--- Data provided Enclosed Below ---

This design comes from an exercise in tuning for small area and a short achievable clock period on the open sky130 flow, not from production work. Only the layout flow was run in this run; the RTL was not checked for function there.

===== run.sh =====
#!/bin/bash
# synth_recipe.tcl (not shown) runs the flow's synth.tcl, then flattens the netlist and writes it again
# the make line also repeats each setting of config.mk as NAME=value (left out here)
make -C /OpenROAD-flow-scripts/flow DESIGN_CONFIG=/design/flow/config.mk WORK_HOME=/design/flow/orfs CLKGATE_MAP_FILE= SYNTH_SCRIPT=/design/flow/synth_recipe.tcl finish

===== config.mk =====
export PLATFORM = sky130hd
export DESIGN_NAME = fft_complex_compute
export DESIGN_NICKNAME = fft_complex_compute
export VERILOG_FILES = /design/flow/design.v
export SDC_FILE = /design/flow/constraint.sdc
export NUM_CORES = 4
export LEC_CHECK = 0
export CAP_MARGIN = 20
export CORE_MARGIN = 2
export CORE_UTILIZATION = 40
export SLEW_MARGIN = 20

===== constraint.sdc =====
create_clock -name core_clock -period 8.0 [get_ports {clk}]
set_input_delay 1.6000 -clock core_clock [delete_from_list [all_inputs] [get_ports {clk}]]
set_output_delay 1.6000 -clock core_clock [all_outputs]
set_load 0.01 [all_outputs]

===== design.v =====
module fft_complex_compute #(
  parameter DATA_WIDTH = 32
) (
  input  logic clk,
  input  logic [DATA_WIDTH-1:0] x_N,
  input  logic [DATA_WIDTH-1:0] x_M,
  input  logic [DATA_WIDTH-1:0] w_N,
  output logic [DATA_WIDTH-1:0] y_N,
  output logic [DATA_WIDTH-1:0] y_M
);
  localparam H = DATA_WIDTH/2;
  logic signed [H-1:0] reg_x_N_r, reg_x_N_i;
  logic signed [H-1:0] dly_x_N_r, dly_x_N_i;
  logic signed [H-1:0] reg_x_M_r, reg_x_M_i;
  logic signed [H-1:0] reg_w_N_r, reg_w_N_i;
  logic signed [H-1:0] add_y_N_r, add_y_N_i;
  logic signed [H-1:0] add_y_M_r, add_y_M_i;
  logic signed [DATA_WIDTH-1:0] mul_y_N_r, mul_y_N_i;
  logic signed [DATA_WIDTH-1:0] mul_y_M_r, mul_y_M_i;
  always_ff @(posedge clk) begin
    reg_x_N_r <= x_N[DATA_WIDTH-1:H];
    reg_x_N_i <= x_N[H-1:0];
    reg_x_M_r <= x_M[DATA_WIDTH-1:H];
    reg_x_M_i <= x_M[H-1:0];
    reg_w_N_r <= w_N[DATA_WIDTH-1:H];
    reg_w_N_i <= w_N[H-1:0];
  end
  always_ff @(posedge clk) begin
    dly_x_N_r <= reg_x_N_r;
    dly_x_N_i <= reg_x_N_i;
  end
  always_ff @(posedge clk) begin
    mul_y_N_r <= reg_w_N_r*reg_x_M_r;
    mul_y_M_r <= reg_w_N_i*reg_x_M_i;
    mul_y_N_i <= reg_w_N_r*reg_x_M_i;
    mul_y_M_i <= reg_w_N_i*reg_x_M_r;
  end
  always_ff @(posedge clk) begin
    add_y_N_r <= dly_x_N_r + mul_y_N_r[DATA_WIDTH-3:H-2] - mul_y_M_r[DATA_WIDTH-3:H-2];
    add_y_M_r <= dly_x_N_r - mul_y_N_r[DATA_WIDTH-3:H-2] + mul_y_M_r[DATA_WIDTH-3:H-2];
    add_y_N_i <= dly_x_N_i + mul_y_N_i[DATA_WIDTH-3:H-2] + mul_y_M_i[DATA_WIDTH-3:H-2];
    add_y_M_i <= dly_x_N_i - mul_y_N_i[DATA_WIDTH-3:H-2] - mul_y_M_i[DATA_WIDTH-3:H-2];
  end
  assign y_N = {add_y_N_r,add_y_N_i};
  assign y_M = {add_y_M_r,add_y_M_i};
endmodule

==> results.txt <==
stage by stage:
stage                     hold WS [ns]  setup slack (ns)  instances  utilization
after floorplan                  0.310              1.94       4809            -
after global placement           0.311              1.10       6360        0.435
after detailed placement         0.312              1.01       6360        0.435
after CTS                        0.321             0.982       6423        0.445
after global routing             0.327             0.628       6424        0.445
final                            0.319             0.998       6425        0.445
worst max path at each step:
stage,end,cells past startpoint
finish,mul_y_M_r[29],21
global route,mul_y_M_r[29],19
global placement,mul_y_M_r[29],21
CTS,mul_y_M_r[29],21
detailed placement,mul_y_M_r[29],21
floorplan,mul_y_M_i[29],23
layer usage:
layer  part of all wire  global-route usage
met1               0.43               0.265
met2               0.50               0.363
met3              0.045              0.0268
met4              0.029              0.0594
met5            0.00011                   0
cell families after synthesis:
group,synth area share
AOI/OAI and AO/OA,0.0340
xor gates and xnor gates,0.0317
adders and majority gates,0.562
buffers and inverters,0.122
DFF,0.112
muxes,0.000220
and+or+nand+nor,0.139
layout by cell type, fill, tap and decap left out, drive strengths merged, types with 5 or more instances in the layout:
| cell | synthesis | layout |
|---|---|---|
| clkbuf | 191 | 46 |
| o2111ai | 8 | 8 |
| and2 | 487 | 487 |
| and4 | 6 | 6 |
| o21a | 13 | 13 |
| or3 | 5 | 5 |
| nand3 | 17 | 17 |
| a2111oi | 10 | 10 |
| xnor2 | 135 | 135 |
| o21ai | 51 | 51 |
| o211ai | 10 | 10 |
| and3 | 16 | 16 |
| a21oi | 66 | 66 |
| dfxtp | 255 | 255 |
| xor2 | 30 | 30 |
| nand2b | 35 | 35 |
| clkdlybuf4s50 | 0 | 160 |
| nand2 | 512 | 512 |
| nor2b | 14 | 14 |
| nand4 | 12 | 12 |
| a211oi | 5 | 5 |
| nor3 | 22 | 22 |
| a21boi | 11 | 11 |
| inv | 1282 | 1288 |
| fa | 1049 | 1049 |
| nor2 | 125 | 125 |
| ha | 366 | 366 |
| a21o | 21 | 21 |
| buf | 2 | 84 |
| o21bai | 5 | 5 |
critical path, stage by stage, from the launching register on:
cell and delay, ns:
dfxtp_1 1.02, buf_4 0.38, nand2_1 0.11, fa_1 0.52
fa_1 0.53, fa_1 0.52, inv_1 0.06, fa_1 0.48
fa_1 0.51, inv_1 0.05, fa_1 0.49, inv_1 0.05
ha_1 0.30, and4_1 0.23, a21oi_1 0.18, o211ai_1 0.11
a31o_2 0.30, a21oi_1 0.19, o22ai_1 0.14, o41ai_1 0.41
o21bai_1 0.13, xnor2_1 0.14
final cells by class:
type                    instances  area, um2  area share
flip-flops and latches        255       5110       0.102
clock inverters                17        221     0.00441
clock buffers                  46        990      0.0197
well taps                    1500       1880      0.0374
multi-input cells            3078      34900       0.695
inverters                    1283       4820      0.0960
repair buffers                244       2260      0.0450
diodes                          2       5.00   0.0000998
==> flow_metrics.env <==
export IMPL_min_period_over_period=0.875
export IMPL_cts_sinks=255
export IMPL_clockRootBuffer="clkbuf_16"
export IMPL_synth_top_area_cell="fa_1"
export IMPL_r2r_start="reg_x_M_i[1]"
export IMPL_num_rows=123
export IMPL_num_vias=30700
export IMPL_synth_edf_count=0
export IMPL_max_freq_mhz=143
export IMPL_grt_pass1_wl_mm=187
export IMPL_initial_core_util=0.404
export IMPL_synth_nets=6321
export IMPL_r2r_worst_path_cells=21
export IMPL_die_area_um2=117000
export IMPL_hold_path_depth=0
export IMPL_hold_buffers=0
export IMPL_cts_buffer_depth=3
export IMPL_core_um2=113000
export IMPL_die_height_um=341
export IMPL_post_cts_buffers=0
export IMPL_cp_arrival_ns=7.45
export IMPL_drive_gt1_frac=0.0325
export IMPL_portBuffers=160
export IMPL_reg2reg_to="mul_y_M_r[29]"
export IMPL_drc=0
export IMPL_yosysWarnings=1
export IMPL_status="timing/DRC/antenna clean"
export IMPL_drt_iter0_drc=1505
export IMPL_start_kind="flop"
export IMPL_grt_pass1_vias=34000
export IMPL_yosysTopAreaCellShare=0.461
export IMPL_worst_slew_pin_slew_ns=1.07
export IMPL_synth_area_um2=45500
export IMPL_slew_headroom=0.285
export IMPL_synthTopCellsByCount="inv_1, fa_1, nand2_1, and2_1, ha_1"
export IMPL_syn_to_final_growth_pct=10.2
export IMPL_cp_required_ns=8.44
export IMPL_ctsHtreeMaxLevel=2
export IMPL_grt_use_total=0.206
export IMPL_placed_cell_area_um2=49000
export IMPL_antenna_left=0
export IMPL_hold_class="reg -> reg"
export IMPL_whs_endpoint="dly_x_N_r[14]"
export IMPL_slew_viol_final=0
export IMPL_die_x_um=341
export IMPL_max_cap_violations=0
export IMPL_hold_viol=0
export IMPL_ys_types=64
export IMPL_grt_max_degree=33
export IMPL_final_fill_count=10900
export IMPL_ys_ff_latch=255
export IMPL_gp_congestion=0.883
export IMPL_syn_inst=4809
export IMPL_first_pass_iters=5
export IMPL_path_clk_slew_ns=0.05
export IMPL_synth_area_top_cells="fa_1, dfxtp_1, inv_1"
export IMPL_startpoint="reg_x_M_i[1]"
export IMPL_async_flop_share=0
export IMPL_antenna_found_initial=7
export IMPL_wl_mm=114
export IMPL_worstSetupPathType="reg -> reg"
export IMPL_io_pin_count=161
export IMPL_fin_crit_ns=7.00
export IMPL_dpl_hpwl_mm=93.6
export IMPL_layout_nets=6410
export IMPL_setup_tns_ns=0
export IMPL_synth_ff_type="dfxtp_1"
export IMPL_clock_latency_ns=0.60
export IMPL_cts_resized=0
export IMPL_cp_end_kind="flop"
export IMPL_syn_area_per_cell_um2=9.47
export IMPL_clock_skew_ns=0.0469
export IMPL_wl_per_cell_um=17.8
export IMPL_reg2reg_setup_slack_ns=1.0
export IMPL_rsz0062_at_grt="no"
export IMPL_avgViaCountPerCell=4.78
export IMPL_globalRouteOverflowTotal=0
export IMPL_setup_violations=0
export IMPL_post_route_cell_area_um2=50200
export IMPL_cts_tree="built"
export IMPL_cts_buffers=36
export IMPL_min_delay_start="reg_x_N_r[14]"
export IMPL_yosysMostFrequentCell="inv_1"
export IMPL_yosysSeqAreaShare=0.112
export IMPL_crit_fanout=17

==> afterwards: timing with drivers on the ports <==
The flow's constraints put no driver on any port. The routed layout listed below was extracted and timed again, unchanged, in two steps. Step 1 sets driving cells, clkbuf_16 on the clock port and buf_2 on the other inputs (assumed; they add their load-dependent delay and slew). Step 2 also shifts input and output timing later by t, the mid clock arrival at the registers, as if the neighbouring blocks saw the same clock. a / b / c = no drivers / after step 1 / after step 2; a / b = the first two.
shift t [ns]: 0.651
setup slack, ns: 0.998 / 0.998 / 0.998
hold WS [ns]: 0.319 / 0.319 / 0.319
worst register clock-pin slew, ns: 0.08 / 0.08
worst slew at a driven data input, ns: 0.09
After both steps this run still meets setup and hold. The setup slack of this run moves by 0.000 ns with the drivers and by 0.000 ns with both steps.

--- End of Enclosed Data provided ---

- _Your instructions_
From the line that contains "hold WS [ns]: 0.319 / 0.319 / 0.319" down to the last line of the listing above, repeat each line exactly, and include nothing else.

- _Output of the exercise_
hold WS [ns]: 0.319 / 0.319 / 0.319
worst register clock-pin slew, ns: 0.08 / 0.08
worst slew at a driven data input, ns: 0.09
After both steps this run still meets setup and hold. The setup slack of this run moves by 0.000 ns with the drivers and by 0.000 ns with both steps.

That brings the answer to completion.